Directions - Once the line containing "cell usage in" is found in the entries below, reproduce it and every line after it, stopping at and including the line containing "a22o_1 16, nor3_1 14, nor2b_1 11"; reproduce nothing else, and keep each line exact.

################

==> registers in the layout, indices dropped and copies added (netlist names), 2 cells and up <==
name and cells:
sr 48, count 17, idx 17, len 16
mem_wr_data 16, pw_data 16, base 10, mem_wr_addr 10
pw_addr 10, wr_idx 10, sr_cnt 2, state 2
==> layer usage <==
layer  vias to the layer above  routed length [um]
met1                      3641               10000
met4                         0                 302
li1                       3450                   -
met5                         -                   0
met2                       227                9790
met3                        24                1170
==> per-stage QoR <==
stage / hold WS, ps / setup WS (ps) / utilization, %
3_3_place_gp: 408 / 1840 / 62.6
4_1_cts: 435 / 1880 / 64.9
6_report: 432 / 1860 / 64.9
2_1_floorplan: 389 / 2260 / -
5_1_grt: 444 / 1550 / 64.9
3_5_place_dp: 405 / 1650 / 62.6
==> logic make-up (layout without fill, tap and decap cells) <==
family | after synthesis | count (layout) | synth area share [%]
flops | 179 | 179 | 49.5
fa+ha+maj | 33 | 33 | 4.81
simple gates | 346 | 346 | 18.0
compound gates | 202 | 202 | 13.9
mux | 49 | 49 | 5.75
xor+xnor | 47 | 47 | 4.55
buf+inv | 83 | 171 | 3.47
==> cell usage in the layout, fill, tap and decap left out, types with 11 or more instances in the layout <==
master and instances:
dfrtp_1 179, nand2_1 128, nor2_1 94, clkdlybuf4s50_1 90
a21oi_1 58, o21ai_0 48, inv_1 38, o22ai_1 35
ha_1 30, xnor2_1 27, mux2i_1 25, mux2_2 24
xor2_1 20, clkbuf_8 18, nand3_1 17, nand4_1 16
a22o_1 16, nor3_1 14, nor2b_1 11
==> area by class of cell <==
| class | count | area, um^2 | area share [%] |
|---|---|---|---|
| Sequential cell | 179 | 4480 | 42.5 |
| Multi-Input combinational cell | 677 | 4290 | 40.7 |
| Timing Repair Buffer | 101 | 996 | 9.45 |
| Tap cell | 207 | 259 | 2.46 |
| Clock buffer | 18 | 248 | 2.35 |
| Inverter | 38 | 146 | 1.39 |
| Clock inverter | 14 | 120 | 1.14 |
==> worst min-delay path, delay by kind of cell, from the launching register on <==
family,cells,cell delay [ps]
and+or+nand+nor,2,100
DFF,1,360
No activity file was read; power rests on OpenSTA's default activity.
### src/rtl/seq_det_sched.sv
// Shares one external "110" detector among NUM_REQ frame requesters.
//
// state | meaning
// IDLE  | arbitrate, accept one frame from the round-robin winner
// CLEAR | det_rst high for one cycle so no pattern spans two frames
// SHIFT | FRAME_W cycles serialising the frame MSB-first into the detector
// DRAIN | one zero bit so the hit caused by the last frame bit is counted
// RESP  | hold id/count until rsp_ready
module seq_det_sched
  import seq_det_pkg::*;
#(
  parameter int NUM_REQ = DEF_NUM_REQ,
  parameter int FRAME_W = DEF_FRAME_W,
  parameter int CNT_W   = DEF_CNT_W,
  parameter int ID_W    = (NUM_REQ > 1) ? $clog2(NUM_REQ) : 1
) (
  input  logic           clk,
  input  logic           rst_n,
  seq_det_sched_if.slave bus,
  output logic           det_rst,
  output logic           det_bit,
  input  logic           det_hit
);

  localparam int BIT_W = $clog2(FRAME_W);

  state_t             state_q, state_d;
  logic [FRAME_W-1:0] sreg_q, sreg_d;
  logic [BIT_W-1:0]   idx_q, idx_d;
  logic [ID_W-1:0]    id_q, id_d;
  logic [ID_W-1:0]    last_q, last_d;
  logic [CNT_W-1:0]   cnt_q, cnt_d;

  logic [NUM_REQ-1:0] gnt;
  logic [ID_W-1:0]    gnt_idx;
  logic               gnt_any;
  logic [FRAME_W-1:0] gnt_frame;

  rr_arbiter #(
    .NUM_REQ (NUM_REQ),
    .ID_W    (ID_W)
  ) u_arb (
    .req        (bus.req_valid),
    .last_grant (last_q),
    .gnt        (gnt),
    .gnt_idx    (gnt_idx),
    .gnt_any    (gnt_any)
  );

  // Select the frame belonging to the current winner.
  always_comb begin
    gnt_frame = '0;
    for (int i = 0; i < NUM_REQ; i++) begin
      if (gnt[i]) gnt_frame = bus.req_data[i*FRAME_W +: FRAME_W];
    end
  end

  // Next-state, shift register, bit index and saturating hit counter.
  always_comb begin
    state_d = state_q;
    sreg_d  = sreg_q;
    idx_d   = idx_q;
    id_d    = id_q;
    last_d  = last_q;
    cnt_d   = cnt_q;
    case (state_q)
      ST_IDLE: begin
        if (gnt_any) begin
          sreg_d  = gnt_frame;
          id_d    = gnt_idx;
          last_d  = gnt_idx;
          cnt_d   = '0;
          state_d = ST_CLEAR;
        end
      end
      ST_CLEAR: begin
        idx_d   = '0;
        state_d = ST_SHIFT;
      end
      ST_SHIFT: begin
        sreg_d = {sreg_q[FRAME_W-2:0], 1'b0};
        if (idx_q == BIT_W'(FRAME_W - 1)) state_d = ST_DRAIN;
        else                              idx_d   = idx_q + BIT_W'(1);
      end
      ST_DRAIN: state_d = ST_RESP;
      ST_RESP:  if (bus.rsp_ready) state_d = ST_IDLE;
      default:  state_d = ST_IDLE;
    endcase
    // det_hit lags det_bit by one cycle, so SHIFT and DRAIN cover every frame bit.
    if ((state_q == ST_SHIFT || state_q == ST_DRAIN) && det_hit && (cnt_q != '1)) begin
      cnt_d = cnt_q + CNT_W'(1);
    end
  end

  // State registers with synchronous active-low reset; requester 0 wins first.
  always_ff @(posedge clk) begin
    if (!rst_n) begin
      state_q <= ST_IDLE;
      sreg_q  <= '0;
      idx_q   <= '0;
      id_q    <= '0;
      last_q  <= ID_W'(NUM_REQ - 1);
      cnt_q   <= '0;
    end else begin
      state_q <= state_d;
      sreg_q  <= sreg_d;
      idx_q   <= idx_d;
      id_q    <= id_d;
      last_q  <= last_d;
      cnt_q   <= cnt_d;
    end
  end

  assign bus.req_ready = {NUM_REQ{rst_n && (state_q == ST_IDLE)}} & gnt;
  assign bus.rsp_valid = (state_q == ST_RESP);
  assign bus.rsp_id    = id_q;
  assign bus.rsp_count = cnt_q;
  assign det_rst       = !rst_n || (state_q == ST_CLEAR);
  assign det_bit       = (state_q == ST_SHIFT) ? sreg_q[FRAME_W-1] : 1'b0;

endmodule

################

Exercise output -
==> cell usage in the layout, fill, tap and decap left out, types with 11 or more instances in the layout <==
master and instances:
dfrtp_1 179, nand2_1 128, nor2_1 94, clkdlybuf4s50_1 90
a21oi_1 58, o21ai_0 48, inv_1 38, o22ai_1 35
ha_1 30, xnor2_1 27, mux2i_1 25, mux2_2 24
xor2_1 20, clkbuf_8 18, nand3_1 17, nand4_1 16
a22o_1 16, nor3_1 14, nor2b_1 11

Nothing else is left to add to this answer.